Using Contextually Aligned Online Reviews to Measure LLMs' Performance Disparities Across Language Varieties
Zixin Tang, Chieh-Yang Huang, Tsung-Che Li, Ho Yin Sam Ng, Hen-Hsen Huang, Ting-Hao 'Kenneth' Huang
TL;DR
The paper tackles cross-variety performance gaps in large language models by proposing a cost-effective benchmarking approach that leverages contextually aligned online reviews. It constructs a paired TW-CN Mandarin dataset from Booking.com reviews—22,918 hotel-review pairs—through careful matching on hotel, rating class, and text length, and validates data quality with human judgments. Six LLMs are then evaluated on sentiment-rating prediction under structured, plain, and shuffled inputs, revealing a robust underperformance for Taiwan Mandarin, particularly when input structure is less informative or texts are shorter. The work also interrogates confounding factors and MT-based approaches, showing that translation biases do not eliminate the gap. Overall, the study demonstrates a scalable method to benchmark and diagnose language-variety biases in LLMs, with implications for extending to additional varieties and refining labeling and alignment techniques.
Abstract
A language can have different varieties. These varieties can affect the performance of natural language processing (NLP) models, including large language models (LLMs), which are often trained on data from widely spoken varieties.
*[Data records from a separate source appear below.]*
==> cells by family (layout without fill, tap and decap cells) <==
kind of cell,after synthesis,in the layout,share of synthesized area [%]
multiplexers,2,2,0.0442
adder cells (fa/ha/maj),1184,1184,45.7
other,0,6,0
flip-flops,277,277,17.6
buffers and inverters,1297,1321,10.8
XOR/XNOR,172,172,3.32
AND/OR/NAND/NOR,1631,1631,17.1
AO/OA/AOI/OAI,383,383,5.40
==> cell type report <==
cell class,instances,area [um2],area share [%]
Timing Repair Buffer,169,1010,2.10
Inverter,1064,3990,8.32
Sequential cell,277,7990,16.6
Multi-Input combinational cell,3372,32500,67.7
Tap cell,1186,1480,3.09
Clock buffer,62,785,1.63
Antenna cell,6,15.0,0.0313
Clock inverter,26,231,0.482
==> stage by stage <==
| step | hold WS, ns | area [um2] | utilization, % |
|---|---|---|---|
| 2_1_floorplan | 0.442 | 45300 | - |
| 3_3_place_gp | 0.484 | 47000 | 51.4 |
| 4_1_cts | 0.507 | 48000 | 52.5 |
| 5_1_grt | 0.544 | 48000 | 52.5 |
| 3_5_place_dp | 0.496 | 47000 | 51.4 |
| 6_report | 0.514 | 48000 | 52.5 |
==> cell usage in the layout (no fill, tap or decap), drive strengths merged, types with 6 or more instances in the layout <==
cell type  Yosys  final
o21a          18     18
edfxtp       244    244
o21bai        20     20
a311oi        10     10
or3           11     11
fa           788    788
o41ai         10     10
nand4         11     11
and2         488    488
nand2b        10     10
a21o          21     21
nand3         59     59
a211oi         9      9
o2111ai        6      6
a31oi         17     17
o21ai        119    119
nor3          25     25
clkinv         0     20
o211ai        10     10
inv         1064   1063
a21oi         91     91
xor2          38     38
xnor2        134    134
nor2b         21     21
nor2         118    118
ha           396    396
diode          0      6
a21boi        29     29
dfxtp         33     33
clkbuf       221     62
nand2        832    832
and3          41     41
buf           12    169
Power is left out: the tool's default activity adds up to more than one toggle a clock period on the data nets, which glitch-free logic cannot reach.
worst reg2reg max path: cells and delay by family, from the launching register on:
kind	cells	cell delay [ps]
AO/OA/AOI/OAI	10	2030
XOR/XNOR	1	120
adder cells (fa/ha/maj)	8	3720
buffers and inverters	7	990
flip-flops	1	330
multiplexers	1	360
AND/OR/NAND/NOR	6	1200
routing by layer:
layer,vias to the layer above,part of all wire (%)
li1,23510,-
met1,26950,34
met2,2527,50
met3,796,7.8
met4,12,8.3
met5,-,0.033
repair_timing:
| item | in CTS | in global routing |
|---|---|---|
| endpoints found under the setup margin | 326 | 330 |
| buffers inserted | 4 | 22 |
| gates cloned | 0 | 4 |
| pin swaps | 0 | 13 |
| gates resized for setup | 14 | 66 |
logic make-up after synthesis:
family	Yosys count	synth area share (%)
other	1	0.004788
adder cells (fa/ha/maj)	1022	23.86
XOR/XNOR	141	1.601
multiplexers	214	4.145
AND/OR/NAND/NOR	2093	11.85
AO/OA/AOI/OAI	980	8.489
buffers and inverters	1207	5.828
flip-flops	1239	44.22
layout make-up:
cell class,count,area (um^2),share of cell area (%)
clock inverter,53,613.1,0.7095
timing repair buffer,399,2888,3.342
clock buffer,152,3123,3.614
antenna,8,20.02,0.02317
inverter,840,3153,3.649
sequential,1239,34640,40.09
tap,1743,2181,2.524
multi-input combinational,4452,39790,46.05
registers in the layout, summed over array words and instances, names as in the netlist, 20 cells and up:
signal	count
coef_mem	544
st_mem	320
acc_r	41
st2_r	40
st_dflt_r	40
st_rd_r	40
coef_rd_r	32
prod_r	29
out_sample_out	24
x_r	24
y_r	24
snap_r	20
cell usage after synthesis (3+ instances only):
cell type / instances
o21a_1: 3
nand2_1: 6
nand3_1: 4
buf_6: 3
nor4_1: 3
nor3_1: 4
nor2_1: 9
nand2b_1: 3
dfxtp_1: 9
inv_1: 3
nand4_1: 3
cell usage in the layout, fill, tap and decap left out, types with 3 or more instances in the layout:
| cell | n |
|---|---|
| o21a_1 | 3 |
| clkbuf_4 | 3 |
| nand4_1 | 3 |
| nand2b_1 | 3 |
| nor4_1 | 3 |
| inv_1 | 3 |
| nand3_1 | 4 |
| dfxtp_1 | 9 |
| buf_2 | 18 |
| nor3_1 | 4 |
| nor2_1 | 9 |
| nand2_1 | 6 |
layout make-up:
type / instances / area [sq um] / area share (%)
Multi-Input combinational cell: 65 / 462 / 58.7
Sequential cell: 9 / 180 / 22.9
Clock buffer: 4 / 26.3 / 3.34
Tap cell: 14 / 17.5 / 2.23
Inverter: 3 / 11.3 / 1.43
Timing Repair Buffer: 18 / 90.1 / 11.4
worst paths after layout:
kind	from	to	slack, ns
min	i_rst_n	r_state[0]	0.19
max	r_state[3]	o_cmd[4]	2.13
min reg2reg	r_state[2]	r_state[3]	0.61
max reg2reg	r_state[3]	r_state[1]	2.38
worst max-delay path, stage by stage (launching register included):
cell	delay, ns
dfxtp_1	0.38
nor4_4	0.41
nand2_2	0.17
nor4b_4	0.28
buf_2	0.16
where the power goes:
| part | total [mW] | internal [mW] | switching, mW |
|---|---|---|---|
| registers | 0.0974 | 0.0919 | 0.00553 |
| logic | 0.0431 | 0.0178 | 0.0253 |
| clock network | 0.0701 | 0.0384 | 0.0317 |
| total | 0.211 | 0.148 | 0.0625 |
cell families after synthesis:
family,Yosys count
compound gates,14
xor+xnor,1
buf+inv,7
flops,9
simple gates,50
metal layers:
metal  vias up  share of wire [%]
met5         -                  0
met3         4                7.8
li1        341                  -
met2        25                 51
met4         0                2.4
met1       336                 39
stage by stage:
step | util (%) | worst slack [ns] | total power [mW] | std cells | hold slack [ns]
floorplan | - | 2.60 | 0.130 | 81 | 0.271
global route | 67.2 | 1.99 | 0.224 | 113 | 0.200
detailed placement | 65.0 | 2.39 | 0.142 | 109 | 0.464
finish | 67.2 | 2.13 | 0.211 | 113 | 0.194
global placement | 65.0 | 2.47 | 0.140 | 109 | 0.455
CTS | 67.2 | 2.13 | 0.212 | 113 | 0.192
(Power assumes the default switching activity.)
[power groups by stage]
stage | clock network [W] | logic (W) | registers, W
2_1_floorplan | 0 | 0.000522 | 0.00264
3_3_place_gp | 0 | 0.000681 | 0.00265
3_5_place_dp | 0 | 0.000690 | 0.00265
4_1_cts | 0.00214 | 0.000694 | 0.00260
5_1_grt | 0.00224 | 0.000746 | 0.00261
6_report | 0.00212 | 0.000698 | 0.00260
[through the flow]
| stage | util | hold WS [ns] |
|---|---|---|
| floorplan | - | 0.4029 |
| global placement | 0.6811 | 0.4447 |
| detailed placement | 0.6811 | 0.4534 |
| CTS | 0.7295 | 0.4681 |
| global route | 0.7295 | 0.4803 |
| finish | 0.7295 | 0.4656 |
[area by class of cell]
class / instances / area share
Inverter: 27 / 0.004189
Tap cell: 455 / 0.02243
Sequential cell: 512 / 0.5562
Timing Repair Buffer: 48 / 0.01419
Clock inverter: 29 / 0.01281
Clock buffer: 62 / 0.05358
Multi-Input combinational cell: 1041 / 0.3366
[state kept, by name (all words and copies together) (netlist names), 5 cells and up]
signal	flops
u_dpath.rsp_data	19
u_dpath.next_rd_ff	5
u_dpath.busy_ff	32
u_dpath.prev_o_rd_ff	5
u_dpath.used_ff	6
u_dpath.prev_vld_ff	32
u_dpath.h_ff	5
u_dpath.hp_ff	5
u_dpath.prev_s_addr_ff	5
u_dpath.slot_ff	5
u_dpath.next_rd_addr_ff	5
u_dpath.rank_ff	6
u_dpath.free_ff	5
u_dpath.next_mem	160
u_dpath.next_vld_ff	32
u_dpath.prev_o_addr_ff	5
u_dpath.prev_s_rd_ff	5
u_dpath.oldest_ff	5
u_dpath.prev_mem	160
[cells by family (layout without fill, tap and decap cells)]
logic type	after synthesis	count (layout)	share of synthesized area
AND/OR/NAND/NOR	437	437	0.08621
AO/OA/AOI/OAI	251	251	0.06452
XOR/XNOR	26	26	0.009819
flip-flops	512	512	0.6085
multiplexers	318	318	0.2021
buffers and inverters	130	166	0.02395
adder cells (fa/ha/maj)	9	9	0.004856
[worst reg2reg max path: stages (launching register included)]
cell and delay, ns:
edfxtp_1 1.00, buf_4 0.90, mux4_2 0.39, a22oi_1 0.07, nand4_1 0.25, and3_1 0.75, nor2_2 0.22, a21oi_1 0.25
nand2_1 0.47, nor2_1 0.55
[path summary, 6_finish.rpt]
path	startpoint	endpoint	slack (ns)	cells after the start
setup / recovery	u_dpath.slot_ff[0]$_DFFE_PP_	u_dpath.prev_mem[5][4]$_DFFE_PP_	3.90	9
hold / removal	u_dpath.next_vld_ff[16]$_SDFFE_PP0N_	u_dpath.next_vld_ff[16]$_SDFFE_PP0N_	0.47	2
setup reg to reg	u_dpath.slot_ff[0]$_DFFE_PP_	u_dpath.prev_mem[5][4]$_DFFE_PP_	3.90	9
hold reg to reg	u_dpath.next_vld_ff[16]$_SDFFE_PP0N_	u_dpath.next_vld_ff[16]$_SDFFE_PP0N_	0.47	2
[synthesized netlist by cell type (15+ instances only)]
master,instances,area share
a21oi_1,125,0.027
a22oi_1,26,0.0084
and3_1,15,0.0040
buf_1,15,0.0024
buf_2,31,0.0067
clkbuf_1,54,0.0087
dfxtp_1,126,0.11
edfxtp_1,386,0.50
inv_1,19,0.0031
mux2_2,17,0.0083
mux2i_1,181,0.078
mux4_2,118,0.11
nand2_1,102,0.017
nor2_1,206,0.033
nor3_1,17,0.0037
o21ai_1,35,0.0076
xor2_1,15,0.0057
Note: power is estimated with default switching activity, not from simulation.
interface twda_csr_if;
   logic                            valid;
   logic                            ready;
   logic [twda_pkg::CSR_IDX_W-1:0]  reg_index;
   logic [twda_pkg::CSR_DATA_W-1:0] wdata;

   modport source (output valid, reg_index, wdata, input ready);
   modport sink (input valid, reg_index, wdata, output ready);
endinterface

--- src/rtl/core/temperature_window_deviation_alarm.sv ---
// channel  dir  payload                                     handshake
// req      in   raw_sample                                  valid/ready
// rsp      out  newest/second/third_tenths, window_average,  valid/ready
//               average_fresh, alarm_active
// csr      in   reg_index, wdata                            valid/ready, always ready
//
// four-stage pipe: scale, window shift, average, band check; one beat per cycle while rsp is ready
// a req beat passes the scale, window, average and band-check registers on its way to rsp
// the alarm phase updates in the last stage only, so the feedback loop is a 4-bit count
// each stage moves when the stage after it is empty or moving, so bubbles collapse
// reset is synchronous; it clears the window, running sum, phase, held average
// and loads the register defaults
module temperature_window_deviation_alarm #(
   parameter int unsigned WINDOW_DEPTH = twda_pkg::WINDOW_DEPTH_DEFAULT
) (
   input  logic          clock,
   input  logic          reset,
   twda_req_if.sink      req_bus,
   twda_rsp_if.source    rsp_bus,
   twda_csr_if.sink      csr_bus
);

   // ceil(2^AVG_SHIFT / depth) makes the shift-back exact for every 16-bit sum
   localparam int unsigned AvgRecip =
      ((1 << twda_pkg::AVG_SHIFT) + WINDOW_DEPTH - 1) / WINDOW_DEPTH;
   localparam int unsigned AvgProdW = twda_pkg::SUM_W + twda_pkg::RECIP_W;

   // ---------------- configuration registers ----------------
   logic [twda_pkg::SCALE_W-1:0] scale_ff;
   logic [twda_pkg::BAND_W-1:0]  band_ff;
   logic [twda_pkg::LEN_W-1:0]   length_ff;
   logic                         csr_write;

   assign csr_bus.ready = 1'b1;
   assign csr_write     = csr_bus.valid & csr_bus.ready;

   always_ff @(posedge clock) begin
      if (reset) begin
         scale_ff  <= twda_pkg::SCALE_RESET;
         band_ff   <= twda_pkg::BAND_RESET;
         length_ff <= twda_pkg::LENGTH_RESET;
      end else if (csr_write) begin
         unique case (csr_bus.reg_index)
            twda_pkg::REG_SCALE:  scale_ff  <= csr_bus.wdata;
            twda_pkg::REG_BAND:   band_ff   <= csr_bus.wdata[twda_pkg::BAND_W-1:0];
            twda_pkg::REG_LENGTH: length_ff <= csr_bus.wdata[twda_pkg::LEN_W-1:0];
            default: ;  // writes past the register list are dropped
         endcase
      end
   end

   // ---------------- stage enables ----------------
   logic v1_ff, v2_ff, v3_ff, v4_ff;
   logic en1, en2, en3, en4;

   assign en4 = ~v4_ff | rsp_bus.ready;
   assign en3 = ~v3_ff | en4;
   assign en2 = ~v2_ff | en3;
   assign en1 = ~v1_ff | en2;

   assign req_bus.ready = en1;

   always_ff @(posedge clock) begin
      if (reset) begin
         v1_ff <= 1'b0;
         v2_ff <= 1'b0;
         v3_ff <= 1'b0;
         v4_ff <= 1'b0;
      end else begin
         if (en1) v1_ff <= req_bus.valid;
         if (en2) v2_ff <= v1_ff;
         if (en3) v3_ff <= v2_ff;
         if (en4) v4_ff <= v3_ff;
      end
   end

   // ---------------- stage 1: q16 scale and saturate ----------------
   logic [twda_pkg::PROD_W-1:0]          scale_prod;
   logic [twda_pkg::PROD_W-twda_pkg::FRAC_W-1:0] scale_int;
   logic [twda_pkg::TENTHS_W-1:0]        scaled_in, scaled_ff;

   assign scale_prod = twda_pkg::PROD_W'(req_bus.raw_sample) * twda_pkg::PROD_W'(scale_ff);
   assign scale_int  = scale_prod[twda_pkg::PROD_W-1:twda_pkg::FRAC_W];
   // anything above 4095 tenths pins at full scale
   assign scaled_in  = (|scale_int[twda_pkg::PROD_W-twda_pkg::FRAC_W-1:twda_pkg::TENTHS_W])
                     ? '1 : scale_int[twda_pkg::TENTHS_W-1:0];

   always_ff @(posedge clock) begin
      if (en1) scaled_ff <= scaled_in;
   end

   // ---------------- stage 2: window row and running sum ----------------
   twda_pkg::taps_type taps;

   twda_window #(
      .WINDOW_DEPTH (WINDOW_DEPTH)
   ) u_window (
      .clock    (clock),
      .reset    (reset),
      .shift_en (en2 & v1_ff),
      .sample   (scaled_ff),
      .taps     (taps)
   );

   // ---------------- stage 3: mean via reciprocal multiply ----------------
   logic [AvgProdW-1:0]           avg_prod;
   logic [twda_pkg::TENTHS_W-1:0] avg_in, avg3_ff;
   logic [twda_pkg::TENTHS_W-1:0] newest3_ff, second3_ff, third3_ff;

   assign avg_prod = AvgProdW'(taps.sum) * AvgProdW'(AvgRecip);
   assign avg_in   = avg_prod[twda_pkg::AVG_SHIFT +: twda_pkg::TENTHS_W];

   always_ff @(posedge clock) begin
      if (en3) begin
         avg3_ff    <= avg_in;
         newest3_ff <= taps.newest;
         second3_ff <= taps.second;
         third3_ff  <= taps.third;
      end
   end

   // ---------------- stage 4: band check and alarm phase ----------------
   logic                          take4;
   logic [twda_pkg::PHASE_W-1:0]  phase_ff, phase_in, phase_step;
   logic [twda_pkg::LEN_W-1:0]    len_eff;
   logic [twda_pkg::PHASE_W:0]    phase_inc;
   logic [twda_pkg::TENTHS_W-1:0] last_avg_ff, last_avg_in;
   logic [twda_pkg::TENTHS_W:0]   low_side, high_side;
   logic                          outside;
   logic                          fresh_in, active_in;
   logic [twda_pkg::TENTHS_W-1:0] newest_ff, second_ff, third_ff;
   logic                          fresh_ff, active_ff;

   assign take4 = en4 & v3_ff;

   // a zero length counts as one
   assign len_eff    = (length_ff == '0) ? twda_pkg::LEN_W'(1) : length_ff;
   assign phase_inc  = {1'b0, phase_ff} + 1'b1;
   assign phase_step = (phase_inc >= (twda_pkg::PHASE_W + 1)'(len_eff))
                     ? '0 : phase_inc[twda_pkg::PHASE_W-1:0];

   // newest < avg - band  <=>  newest + band < avg, so nothing wraps
   assign low_side  = {1'b0, newest3_ff} + {1'b0, band_ff};
   assign high_side = {1'b0, avg3_ff} + {1'b0, band_ff};
   assign outside   = (low_side < {1'b0, avg3_ff}) | ({1'b0, newest3_ff} > high_side);

   always_comb begin
      phase_in    = phase_ff;
      last_avg_in = last_avg_ff;
      fresh_in    = 1'b0;
      active_in   = 1'b0;
      if (phase_ff == '0) begin
         last_avg_in = avg3_ff;
         fresh_in    = 1'b1;
         if (outside) begin
            active_in = 1'b1;
            phase_in  = phase_step;
         end
      end else begin
         // mid-episode: no check, mean held
         active_in = 1'b1;
         phase_in  = phase_step;
      end
   end

   always_ff @(posedge clock) begin
      if (reset) begin
         phase_ff    <= '0;
         last_avg_ff <= '0;
      end else if (take4) begin
         phase_ff    <= phase_in;
         last_avg_ff <= last_avg_in;
      end
   end

   always_ff @(posedge clock) begin
      if (take4) begin
         newest_ff <= newest3_ff;
         second_ff <= second3_ff;
         third_ff  <= third3_ff;
         fresh_ff  <= fresh_in;
         active_ff <= active_in;
      end
   end

   assign rsp_bus.valid          = v4_ff;
   assign rsp_bus.newest_tenths  = newest_ff;
   assign rsp_bus.second_tenths  = second_ff;
   assign rsp_bus.third_tenths   = third_ff;
   assign rsp_bus.window_average = last_avg_ff;
   assign rsp_bus.average_fresh  = fresh_ff;
   assign rsp_bus.alarm_active   = active_ff;

   // ---------------- checks ----------------
   // a held mean only ever shows up during an alarm
   assert property (@(posedge clock) disable iff (reset)
      rsp_bus.valid && !rsp_bus.average_fresh |-> rsp_bus.alarm_active)
      else $error("stale average without alarm");

   // an accepted beat always lands in the scale stage
   assert property (@(posedge clock) disable iff (reset)
      req_bus.valid && req_bus.ready |=> v1_ff)
      else $error("accepted beat lost in stage one");

   // mid-episode beats never recompute the mean
   assert property (@(posedge clock) disable iff (reset)
      take4 && phase_ff != '0 |=> !rsp_bus.average_fresh && rsp_bus.alarm_active)
      else $error("check run during alarm episode");

   // the running sum stays the true window sum, which never exceeds depth * 4095
   assert property (@(posedge clock) disable iff (reset)
      taps.sum <= twda_pkg::SUM_W'(WINDOW_DEPTH * 4095))
      else $error("window sum out of range");

endmodule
This paper introduces a novel and cost-effective approach to benchmark model performance across language varieties. We argue that international online review platforms, such as Booking.com, can serve as effective data sources for constructing datasets that capture comments in different language varieties from similar real-world scenarios, like reviews for the same hotel with the same rating using the same language (e.g., Mandarin Chinese) but different language varieties (e.g., Taiwan Mandarin, Mainland Mandarin). To prove this concept, we constructed a contextually aligned dataset comprising reviews in Taiwan Mandarin and Mainland Mandarin and tested six LLMs in a sentiment analysis task. Our results show that LLMs consistently underperform in Taiwan Mandarin.